_Data provided_.
$ cat src/rtl/intc_pkg.sv
package intc_pkg;
  typedef enum logic [2:0] {
    RD_NONE,
    RD_STAT0,
    RD_STAT1,
    RD_ROUTE,
    RD_RAW,
    RD_MASK
  } rdSel_e;

  typedef struct packed {
    logic   setMask;
    logic   clrMask;
    logic   wrRoute;
    logic   rdStrobe;
    rdSel_e rdSel;
  } ctlStrobes_t;
endpackage

$ cat src/rtl/intc_ctrl.sv
module intc_ctrl
  import intc_pkg::*;
#(
  parameter int ADDR_W   = 8,
  parameter int OFF_ST0  = 'h00,
  parameter int OFF_ST1  = 'h04,
  parameter int OFF_RTE  = 'h20,
  parameter int OFF_RAW  = 'h30,
  parameter int OFF_SET  = 'h34,
  parameter int OFF_CLR  = 'h38
) (
  input  logic              clk,
  input  logic              rstN,
  input  logic              wrEn,
  input  logic              rdEn,
  input  logic [ADDR_W-1:0] addr,
  output ctlStrobes_t       strobes
);
  localparam logic [ADDR_W-1:0] A_ST0 = ADDR_W'(OFF_ST0);
  localparam logic [ADDR_W-1:0] A_ST1 = ADDR_W'(OFF_ST1);
  localparam logic [ADDR_W-1:0] A_RTE = ADDR_W'(OFF_RTE);
  localparam logic [ADDR_W-1:0] A_RAW = ADDR_W'(OFF_RAW);
  localparam logic [ADDR_W-1:0] A_SET = ADDR_W'(OFF_SET);
  localparam logic [ADDR_W-1:0] A_CLR = ADDR_W'(OFF_CLR);

  always_comb begin
    strobes          = '0;
    strobes.rdSel    = RD_NONE;
    strobes.rdStrobe = rdEn;
    if (wrEn) begin
      // no strobe for unmapped or read-only addresses
      strobes.setMask = (addr == A_SET);
      strobes.clrMask = (addr == A_CLR);
      strobes.wrRoute = (addr == A_RTE);
    end
    if (rdEn) begin
      unique case (addr)
        A_ST0:        strobes.rdSel = RD_STAT0;
        A_ST1:        strobes.rdSel = RD_STAT1;
        A_RTE:        strobes.rdSel = RD_ROUTE;
        A_RAW:        strobes.rdSel = RD_RAW;
        A_SET, A_CLR: strobes.rdSel = RD_MASK;
        default:      strobes.rdSel = RD_NONE;
      endcase
    end
  end

  // at most one state-changing strobe per cycle
  a_r10_one_write: assert property (@(posedge clk) disable iff (!rstN)
    $onehot0({strobes.setMask, strobes.clrMask, strobes.wrRoute}));
endmodule

$ cat src/rtl/intc_datapath.sv
module intc_datapath
  import intc_pkg::*;
#(
  parameter int N_SRC = 32
) (
  input  logic             clk,
  input  logic             rstN,
  input  ctlStrobes_t      strobes,
  input  logic [N_SRC-1:0] wrData,
  input  logic [N_SRC-1:0] irqIn,
  output logic [N_SRC-1:0] rdData,
  output logic             irqOut0,
  output logic             irqOut1
);
  localparam int GATE_BIT = N_SRC - 1;

  logic [N_SRC-1:0] rawQ, maskQ, routeQ;
  logic [N_SRC-1:0] stat0, stat1;

  always_ff @(posedge clk) begin
    if (!rstN) begin
      rawQ   <= '0;
      maskQ  <= '0;
      routeQ <= '0;
    end else begin
      rawQ <= irqIn;
      if (strobes.setMask)      maskQ <= maskQ | wrData;
      else if (strobes.clrMask) maskQ <= maskQ & ~wrData;
      if (strobes.wrRoute)      routeQ <= wrData;
    end
  end

  always_comb begin
    stat0 = '0;
    stat1 = '0;
    if (maskQ[GATE_BIT]) begin
      stat0 = rawQ & maskQ & ~routeQ;
      stat1 = rawQ & maskQ & routeQ;
    end
  end

  always_ff @(posedge clk) begin
    if (!rstN) begin
      irqOut0 <= 1'b0;
      irqOut1 <= 1'b0;
      rdData  <= '0;
    end else begin
      irqOut0 <= |stat0;
      irqOut1 <= |stat1;
      if (strobes.rdStrobe) begin
        unique case (strobes.rdSel)
          RD_STAT0: rdData <= stat0;
          RD_STAT1: rdData <= stat1;
          RD_ROUTE: rdData <= routeQ;
          RD_RAW:   rdData <= rawQ;
          RD_MASK:  rdData <= maskQ;
          default:  rdData <= '0;
        endcase
      end
    end
  end

  // a set write never drops a bit and raises every written one
  a_r2_set_grows: assert property (@(posedge clk) disable iff (!rstN)
    strobes.setMask |=> ((maskQ & $past(maskQ)) == $past(maskQ))
                        && ((maskQ & $past(wrData)) == $past(wrData)));
  // a clear write never raises a bit and lowers every written one
  a_r3_clr_shrinks: assert property (@(posedge clk) disable iff (!rstN)
    strobes.clrMask |=> ((maskQ & ~$past(maskQ)) == '0)
                        && ((maskQ & $past(wrData)) == '0));
  // routing changes only on its own write
  a_r4_route_hold: assert property (@(posedge clk) disable iff (!rstN)
    !strobes.wrRoute |=> $stable(routeQ));
  // closed gate keeps both outputs low
  a_r8_gate_closed: assert property (@(posedge clk) disable iff (!rstN)
    !maskQ[GATE_BIT] |=> !irqOut0 && !irqOut1);
  // a source never reaches both outputs
  a_r7_disjoint: assert property (@(posedge clk) disable iff (!rstN)
    (stat0 & stat1) == '0);
endmodule

$ cat src/rtl/intc_dual_out.sv
module intc_dual_out
  import intc_pkg::*;
#(
  parameter int N_SRC  = 32,
  parameter int ADDR_W = 8
) (
  input  logic              clk,
  input  logic              rstN,
  input  logic              wrEn,
  input  logic              rdEn,
  input  logic [ADDR_W-1:0] addr,
  input  logic [N_SRC-1:0]  wrData,
  output logic [N_SRC-1:0]  rdData,
  input  logic [N_SRC-1:0]  irqIn,
  output logic              irqOut0,
  output logic              irqOut1
);
  ctlStrobes_t strobes;

  intc_ctrl #(.ADDR_W(ADDR_W)) ctrl (
    .clk(clk), .rstN(rstN), .wrEn(wrEn), .rdEn(rdEn), .addr(addr),
    .strobes(strobes)
  );

  intc_datapath #(.N_SRC(N_SRC)) dp (
    .clk(clk), .rstN(rstN), .strobes(strobes), .wrData(wrData),
    .irqIn(irqIn), .rdData(rdData), .irqOut0(irqOut0), .irqOut1(irqOut1)
  );
endmodule

$ cat config.mk
export PLATFORM = sky130hd
export DESIGN_NAME = intc_dual_out
export DESIGN_NICKNAME = d
export VERILOG_FILES = /design/src/rtl/intc_pkg.sv /design/src/rtl/intc_ctrl.sv /design/src/rtl/intc_datapath.sv /design/src/rtl/intc_dual_out.sv
export SDC_FILE = /design/constraint.sdc
export NUM_CORES = 1
export LEC_CHECK = 0
export BUFFER_PORTS_ARGS = -buffer_cell sky130_fd_sc_hd__buf_2
export CAP_MARGIN = 5
export CELL_PAD_IN_SITES_DETAIL_PLACEMENT = 1
export CELL_PAD_IN_SITES_GLOBAL_PLACEMENT = 1
export CORE_UTILIZATION = 45
export CTS_CLUSTER_DIAMETER = 30
export CTS_CLUSTER_SIZE = 14
export DETAILED_ROUTE_END_ITERATION = 10
export PLACE_DENSITY_LB_ADDON = 0.1
export SYNTH_ARGS = -nofsm -noshare
export SYNTH_HDL_FRONTEND = slang
export SYNTH_HIERARCHICAL = 1
export SYNTH_SLANG_ARGS = --single-unit
$ cat constraint.sdc
create_clock -name clk -period 3.2 [get_ports clk]
set_input_delay 0.32 -clock clk [delete_from_list [all_inputs] [get_ports clk]]
set_output_delay 0.32 -clock clk [all_outputs]
set_load 0.05 [all_outputs]
==> results of run 1 <==
[synth_stat cells, types with 7 or more instances]
library cell / n / share of area, %
o2111ai_1: 7 / 0.98
and3_1: 13 / 1.3
nor2b_1: 66 / 6.6
a22oi_1: 40 / 4.8
a21oi_1: 17 / 1.4
o21ai_1: 11 / 0.88
dfxtp_1: 130 / 41
o21ai_0: 27 / 2.2
nand3_1: 29 / 2.3
and2_1: 33 / 3.3
nand4_1: 17 / 1.7
a31oi_1: 8 / 0.80
mux2i_1: 47 / 7.5
inv_1: 11 / 0.66
clkbuf_1: 25 / 1.5
nand2b_1: 17 / 1.7
a221oi_1: 15 / 2.1
a22o_1: 19 / 2.7
o22ai_1: 30 / 3.0
nand2_1: 91 / 5.4
buf_2: 19 / 1.5
a32oi_1: 8 / 1.1
nor2_1: 13 / 0.78
[placed cells by master (no fill, tap or decap), types with 3 or more instances in the layout]
cell type,instances
inv_1,11
clkbuf_1,3
dfxtp_1,130
a31oi_1,8
a22o_1,19
nor2b_1,65
nand2b_1,17
o21ai_1,11
buf_4,14
nand2_1,91
clkinvlp_4,3
o21ai_0,27
a32oi_1,8
mux2i_1,47
o22ai_1,30
a221oi_1,15
o2111ai_1,7
clkinv_2,6
and3_1,13
a21oi_1,17
and2_1,33
a22oi_1,40
nor2_1,12
nand4_1,17
buf_2,109
clkbuf_16,17
nand3_1,29
[worst min path at each step]
stage	slack, ps	start	depth (start not counted)	to
after floorplan	440	irqIn[11]	1	dp/rawQ[11]
after CTS	100	irqIn[4]	2	dp/rawQ[4]
final	100	irqIn[31]	2	dp/rawQ[31]
after global placement	450	dp/rdData[29]	2	dp/rdData[29]
after detailed placement	450	dp/rdData[14]	2	dp/rdData[14]
after global routing	100	irqIn[19]	2	dp/rawQ[19]
[worst max-delay path: stages]
cell,delay (ps)
buf_2,150
xor2_1,180
a31oi_1,210
nor2_2,90
buf_4,220
nand2b_1,240
nor2_1,950
a221oi_1,230
o21ai_0,260
[metrics by stage]
stage                     power [mW]  worst slack [ps]
after floorplan                1.761              1314
after global placement         1.837             475.1
after detailed placement       1.846             393.9
after CTS                      3.709             698.1
after global routing           3.792             532.2
final                          3.687             647.1
[power groups by stage]
stage	combinational (mW)	clock, mW	sequential (mW)
3_3_place_gp	0.137	0	1.70
2_1_floorplan	0.0693	0	1.69
4_1_cts	0.148	1.89	1.67
6_report	0.148	1.87	1.67
3_5_place_dp	0.145	0	1.70
5_1_grt	0.161	1.96	1.67
[kinds of logic (layout without fill, tap and decap cells)]
group / Yosys count / after routing
buf+inv: 66 / 168
mux: 47 / 47
compound gates: 190 / 190
xor+xnor: 2 / 2
simple gates: 293 / 293
flops: 130 / 130
[per-layer routing]
metal / track usage [%] / routed length [um] / vias up
met5: 0 / 0 / -
met4: 12.89 / 636 / 0
met3: 7.272 / 1525 / 54
met2: 53.84 / 10980 / 270
met1: 37.86 / 9152 / 3102
li1: - / - / 2824
[cell type report]
| class | count | area [um2] | share of cell area, % |
|---|---|---|---|
| tap | 176 | 220.2 | 2.952 |
| timing repair buffer | 123 | 650.6 | 8.720 |
| clock inverter | 11 | 112.6 | 1.509 |
| clock buffer | 21 | 450.4 | 6.037 |
| multi-input combinational | 532 | 3376 | 45.25 |
| inverter | 13 | 48.80 | 0.6540 |
| sequential | 130 | 2603 | 34.88 |
==> out/qor.yml, run 1 <==
outcome:
  outcome: "finished, final reports clean"
global_route:
  grt_overflow: 0
  grt_pass1_vias: 6488
  grt_max_degree: 59
  antenna_found_initial: 0
  track_usage_pct: 31.52
  grt_pass1_wl_um: 34700
logic_synthesis:
  yosys-mux-area-fraction_pct: 7.495
  synth_enable_flop_cells: 0
  synth_top_family_by_area: "simple AND/OR/NAND/NOR gates"
  ys.flop_type: "dfxtp_1"
  synth_compound_area_share_pct: 20.87
  syn-mean-instance-area_um2: 8.623
  yosysUniqueCellTypes: 46
  synth-seq-cells: 130
  postSynthCellCount: 728
  synthAdderAreaFrac_pct: 0
  ys_async_sr_fraction_pct: 0
  yosys.area_share.xor_xnor_pct: 0.2791
  synth-seq-area-share_pct: 41.46
  netlist_area_mm2: 0.006277
  synth_nets: 804
  yosys.area_share.simple_pct: 24.86
  synth_warnings: 6
die:
  die_x_um: 120.1
  pin_count: 110
  die_area_mm2: 0.01443
  die_h_um: 120.1
  start_util_pct: 46.84
  rows: 42
  core_area_mm2: 0.01340
layout:
  post-route-cell-area_mm2: 0.007461
  drive_gt1_share_pct: 19.64
  diodes: 0
  fillers: 1641
  layout.nets: 893
  area_delta_synth_final_pct: 18.86
  postLayoutCoreUtil_pct: 55.68
  final_cell_count_no_fill: 1006
placed_design:
  gp_congestion: 0.8768
  dpl_cell_area_mm2: 0.006898
  port_buffers: 109
  dp_cells: 974
  dp_hpwl_um: 15080
power_and_ir_drop:
  p_int_mw: 2.868
  combPwrFrac_pct: 4.0
  switching_share_pct: 22.23
  pwr-share-clk_pct: 50.8
  p_per_area_mw_per_mm2: 494.2
  power.leakage_nw: 2.653
  power_frac_seq_pct: 45.2
  vdd_ir_drop_max_mv: 0.3291
  p_sw_mw: 0.8196
min_path:
  hold_class: "input port to flip-flop"
timing:
  finalSetupViolations: 0
  rsz0062_at_grt: "no"
  holdWs_ps: 102.4
  fin_setup_tns_ps: 0
  maxSlewHeadroom_pct: 18.36
  slew_violations: 0
  timing.final.crit_share_pct: 79.78
  max_freq_mhz: 391.7
  fin_skew_ps: 5.102
  hold_violations: 0
  period_minus_slack_ps: 2553
  max_slew.worst_pin.slew_ps: 1220
flow_run:
  drv_cap: 0
clock_tree:
  cts-root-buf: "clkbuf_16"
  cts_resized: 0
  clkLatencyLatePin_ps: 420
  cts_buffer_depth: 2
  cts_tree: "yes"
  cts_buffers: 17
  clock_sinks: 130
  hold_buffers: 0
  post_cts_buffers: 0
  path_clk_slew_ps: 60
  ctsHtreeMaxLevel: 4
route:
  drc: 0
  wirelength_um: 22290
  vias_per_cell: 6.213
  drtPass1Iterations: 5
  ant_nets: 0
  num_vias: 6250
  drt_iter0_drc: 449
  avgRoutedWirePerCell_um: 22.16
worst_setup_path:
  worstSetupPathType: "input port to flip-flop"
  critPathLaunch: "addr[3]"
  cp_data_required_time_ps: 3510
  r2r_end: "dp/rdData[21]"
  reg2regPathDepth: 4
  r2r_slack_ps: 680
  worst_setup_path_end_kind: "flip-flop"
  crit_arrival_ps: 2860
  worstSetupStartpointType: "input port"
  cp-endpoint: "dp/rdData[4]"
  path_max_fanout: 21
No activity file was read; power rests on OpenSTA's default activity.
==> run 2: changes to the inputs <==
ABC_AREA = 1   (was unset)
CORE_UTILIZATION = 39   (was 45)
clock period = 2.4 ns   (was 3.2 ns; I/O delays follow)
==> run 2 against run 1 <==
Compared with the run above:
- combinational power grew 75%
- clock-buffer cell count shrank 1
- first-iteration DRC count shrank 10%
- synthesized area grew 9.1%
- sequential share of layout area shrank 4.6 points
- clock skew grew 3.9 ps
- die area grew 25%
- sequential power grew 33%
- worst hold slack lost 92 ps
- via count grew 21%
- clock power grew 57%
- non-clock buffer count grew 42
==> out/qor.yml, run 2 <==
outcome:
  outcome: "finished, final reports clean"
global_route:
  grt_max_degree: 65
  track_usage_pct: 28.30
  antenna_found_initial: 1
  grt_pass1_vias: 7452
  grt_pass1_wl_um: 39160
  grt_overflow: 0
logic_synthesis:
  synth_top_area_share_pct: 37.99
  synth_area_leader_cell: "dfxtp_1"
  synth-seq-cells: 130
  ys_async_sr_fraction_pct: 0
  postSynthCellCount: 1102
  synth_most_common_cell: "nand2_1"
  yosys-top-cells-area: "dfxtp_1 (38%), nand2_1 (18%), nor2_1 (8.8%)"
  synth-seq-area-share_pct: 37.99
  synth_common_cells: "nand2_1 (326), nor2_1 (160), dfxtp_1 (130)"
  syn-mean-instance-area_um2: 6.216
  yosysUniqueCellTypes: 29
  synth_nets: 1178
  synth_enable_flop_cells: 0
  synth_warnings: 6
  netlist_area_mm2: 0.006850
  ys.flop_type: "dfxtp_1"
worst_setup_path:
  path_max_fanout: 31
  worstSetupStartpointType: "flip-flop"
  crit_chain: "buf_4 -> nand2_1 -> nor2_1 -> nor2_1 -> nand2_1 -> nor2_1 -> nand2_1 -> nor2_1 -> nor2_1"
  crit_arrival_ps: 2290
  cp_data_required_time_ps: 2770
  reg2regPathDepth: 9
  slowest_delay_ps: 740
  cpMostUsedCell: "nor2_1"
  slowest_stage: "dfxtp_2"
  worstSetupPathType: "flip-flop to flip-flop"
  worst_setup_path_end_kind: "flip-flop"
route:
  drt_iter0_drc: 402
  vias_per_cell: 5.154
  drtPass1Iterations: 5
  wirelength_um: 24740
  dr_wl_met2_um: 11470
  num_vias: 7556
  wl_met3_um: 1104
  m1WireLength_um: 11740
  avgRoutedWirePerCell_um: 16.87
  ant_nets: 0
  drc: 0
  top_layer_used: "met5"
clock_tree:
  hold_buffers: 26
  post_cts_buffers: 0
  cts_buffers: 17
  path_clk_slew_ps: 60
  ctsHtreeMaxLevel: 4
  cts-root-buf: "clkbuf_16"
  cts_buffer_depth: 2
  clock_sinks: 130
  clkLatencyLatePin_ps: 430
  cts_resized: 0
  cts_tree: "yes"
timing:
  slew_violations: 0
  rsz0062_at_grt: "no"
  max_slew.worst_pin.slew_ps: 673.7
  fin_skew_ps: 9.048
  maxSlewHeadroom_pct: 55.09
  setup_ws_ps: 474.4
  holdWs_ps: 10.90
  fin_setup_tns_ps: 0
  hold_violations: 0
  period_minus_slack_ps: 1926
  timing.final.crit_share_pct: 80.23
  finalSetupViolations: 0
  max_freq_mhz: 519.3
power_and_ir_drop:
  p_per_area_mw_per_mm2: 629.7
  power.leakage_nw: 3.617
  power_mw: 5.410
  vdd_ir_drop_max_mv: 0.4886
placed_design:
  gp_congestion: 0.8771
  dp_hpwl_um: 17120
  place_ws_ps: 282.6
  dp_cells: 1408
  port_buffers: 109
layout:
  diodes: 0
  drive_gt1_share_pct: 16.60
  layout_common_cells: "nand2_1 (326), nor2_1 (157), dfxtp_1 (129), inv_1 (126), buf_2 (109)"
  area_delta_synth_final_pct: 25.41
  final_common_cell: "nand2_1"
  layout.nets: 1304
  final_cell_count_no_fill: 1466
  fillers: 2363
die:
  core_area_mm2: 0.01724
  start_util_pct: 39.74
  rows: 48
  pin_count: 110
  die_area_mm2: 0.01810
  die_x_um: 134.5
  die_h_um: 134.5
min_path:
  hold_class: "input port to flip-flop"
  hp-start: "irqIn[13]"
  hold-path-cell-count: 3
flow_run:
  drv_cap: 0
[run 2: changes by cell type after synthesis, sizes merged, moves of 17 or more]
cell    delta
nand2b    -17
nand2    +241
a22o      -19
nor2     +152
a21oi     +86
nor2b     -67
o22ai     -30
o21ai     +28
inv      +123
a22oi     -40
nand3     +29
nand4     +26
and2      -33
mux2i     -47
[run 2: through the flow]
| stage | util [%] | instance area [um2] |
|---|---|---|
| floorplan | - | 6850 |
| global placement | 44.50 | 7671 |
| detailed placement | 44.50 | 7671 |
| CTS | 49.84 | 8591 |
| global route | 49.84 | 8591 |
| finish | 49.84 | 8591 |
[run 2: kinds of logic (layout without fill, tap and decap cells)]
family,after synthesis,count (layout),synth area share [%]
buf+inv,195,334,11.93
flops,130,130,37.99
compound gates,170,170,12.51
simple gates,607,607,37.57
[run 2: power by group]
part	internal (mW)	switching, mW
Sequential	2.19	0.0278
Clock	1.90	1.03
Combinational	0.106	0.153
[run 2: layer usage]
metal,global-route usage (%),vias up
li1,-,3722
met1,37.25,3610
met2,46.57,185
met3,5.518,37
met4,8.989,2
met5,0,-
[run 2: final timing paths]
check                 endpoint  slack (ps)
setup reg to reg    dp/irqOut1         470
setup / recovery    dp/irqOut1         470
hold reg to reg   dp/rdData[6]         460
hold / removal     dp/rawQ[13]          10
[run 2: final cells by class]
cell class                      instances  area (um2)  area share (%)
Multi-Input combinational cell        777        3443           40.08
Sequential cell                       130        2604           30.31
Timing Repair Buffer                  165        1081           12.58
Inverter                              137       521.8           6.073
Clock buffer                           20       456.7           5.316
Tap cell                              225       281.5           3.277
Clock inverter                         12       202.7           2.359
[run 2: worst max-delay path, delay by kind of cell, from the launching register on]
kind	cells	cell delay, ps
buffers and inverters	1	380
flip-flops	1	740
AND/OR/NAND/NOR	8	720
==> run 3: changes to the inputs <==
clock period = 1.8 ns   (was 2.4 ns; I/O delays follow)
==> run 3 against run 2 <==
Compared with the run above:
- sequential power is 33% higher
- register-to-register slack got worse by 340 ps
- non-clock buffer count rose by 43
- die area stayed put
- flip-flop and latch count did not move
- clock skew fell by 0.74 ps
- first-iteration DRC count rose by 15%
- critical path type unchanged
==> out/qor.yml, run 3 (synthesis gave the netlist of run 2 again) <==
outcome:
  outcome: "finished, final reports clean"
layout:
  post-route-cell-area_mm2: 0.008935
  regArea_mm2: 0.002604
  postLayoutCoreUtil_pct: 51.84
  diodes: 0
  final_common_cell: "nand2_1"
  layout_common_cells: "nand2_1 (326), nor2_1 (157), dfxtp_1 (129), inv_1 (126), buf_2 (109)"
  area_delta_synth_final_pct: 30.43
  fillers: 2378
  drive_gt1_share_pct: 19.00
  layout.nets: 1347
  final_cell_count_no_fill: 1509
  multi_input_comb_area_mm2: 0.003443
die:
  pin_count: 110
  rows: 48
  start_util_pct: 39.74
  die_area_mm2: 0.01810
  core_area_mm2: 0.01724
  die_h_um: 134.5
  die_x_um: 134.5
worst_setup_path:
  worstSetupStartpointType: "flip-flop"
  worstSetupPathType: "flip-flop to flip-flop"
  reg2regPathDepth: 9
  worst_setup_path_end_kind: "flip-flop"
  r2r_end: "dp/irqOut1"
  cp-endpoint: "dp/irqOut1"
  r2r_slack_ps: 140
  path_max_fanout: 14
  cp_data_required_time_ps: 2110
  crit_arrival_ps: 1970
route:
  drt_iter0_drc: 464
  drtPass1Iterations: 5
  avgRoutedWirePerCell_um: 16.39
  drc: 0
  ant_nets: 0
  vias_per_cell: 5.077
  wirelength_um: 24730
  num_vias: 7661
power_and_ir_drop:
  combPwrFrac_pct: 5.3
  power.leakage_nw: 3.823
  pwr-share-clk_pct: 52.3
  power_frac_seq_pct: 42.5
  p_sw_mw: 1.651
  p_per_area_mw_per_mm2: 779.2
  vdd_ir_drop_max_mv: 0.6726
  switching_share_pct: 23.71
  p_int_mw: 5.311
  power_mw: 6.962
flow_run:
  drv_cap: 0
timing:
  period_minus_slack_ps: 1664
  slew_violations: 0
  max_slew.worst_pin.slew_ps: 413.6
  timing.final.crit_share_pct: 92.45
  max_freq_mhz: 600.9
  fin_setup_tns_ps: 0
  hold_violations: 0
  setup_ws_ps: 135.8
  holdWs_ps: 24.78
  maxSlewHeadroom_pct: 72.43
  rsz0062_at_grt: "no"
  fin_skew_ps: 8.305
  finalSetupViolations: 0
global_route:
  grt_pass1_vias: 7726
  grt_max_degree: 65
  antenna_found_initial: 0
  grt_overflow: 0
  grt_pass1_wl_um: 40120
  track_usage_pct: 28.50
placed_design:
  dpl_cell_area_mm2: 0.007999
  port_buffers: 109
  dp_cells: 1445
  gp_congestion: 0.8445
  place_ws_ps: -219.8
  dp_hpwl_um: 17600
clock_tree:
  cts_buffers: 17
  cts_buffer_depth: 2
  clkLatencyLatePin_ps: 420
  ctsHtreeMaxLevel: 4
  cts_tree: "yes"
  path_clk_slew_ps: 60
  clock_sinks: 130
  cts-root-buf: "clkbuf_16"
  cts_resized: 0
min_path:
  hold_class: "input port to flip-flop"
[run 3: changes by cell type in the layout (fill, tap and decap cells not counted), moves of 2 or more]
cell	previous run	this run
clkinvlp_4	4	2
inv_6	3	5
clkinv_4	0	3
dlygate4sd3_1	26	32
buf_12	4	8
bufinv_16	5	3
buf_4	26	59
[run 3: critical path, cell delays in order, from the launching register on]
cell and delay (ps):
dfxtp_2 410, buf_4 230, nand2_1 110, nor2_1 50, nor2_1 110, nand2_1 70
nor2_1 190, nand2_1 100, nor2_1 210, nor2_1 70
[run 3: power groups by stage]
stage	sequential, mW	clock [mW]	combinational (mW)
6_report	2.96	3.64	0.366
5_1_grt	2.96	3.83	0.404
4_1_cts	2.95	3.70	0.366
3_5_place_dp	3.02	0	0.312
3_3_place_gp	3.02	0	0.304
2_1_floorplan	3.00	0	0.132
[run 3: what timing repair did]
action,4_1_cts,5_1_grt
buffers inserted,0,0
hold buffers,32,0
hold endpoints to repair,32,0
[run 3: how the worst min path moves through the flow]
stage | start | end | slack, ps | cells past startpoint
floorplan | irqIn[11] | dp/rawQ[11] | 270 | 2
global placement | irqIn[11] | dp/rawQ[11] | 360 | 3
detailed placement | irqIn[11] | dp/rawQ[11] | 360 | 3
CTS | wrData[19] | flip-flop | 10 | 3
global route | wrData[14] | flip-flop | 30 | 3
finish | wrData[19] | flip-flop | 20 | 3
[run 3: per-layer routing]
metal / global-route usage, % / wire (um) / vias to the layer above
met5: 0 / 0 / -
met4: 7.803 / 317 / 0
met3: 4.842 / 990 / 23
met2: 47.47 / 11540 / 184
met1: 37.96 / 11880 / 3641
li1: - / - / 3813
[run 3: final cells by class]
type                       instances  share of cell area, %
timing repair buffer             208                  16.44
clock buffer                      18                  4.915
inverter                         137                  5.840
clock inverter                    14                  1.975
multi-input combinational        777                  38.54
tap                              225                  3.151
sequential                       130                  29.14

_Prompt_. Some lines in the material contain "groups". Show all of them.

_Exercise response_.
[power groups by stage]
[run 3: power groups by stage]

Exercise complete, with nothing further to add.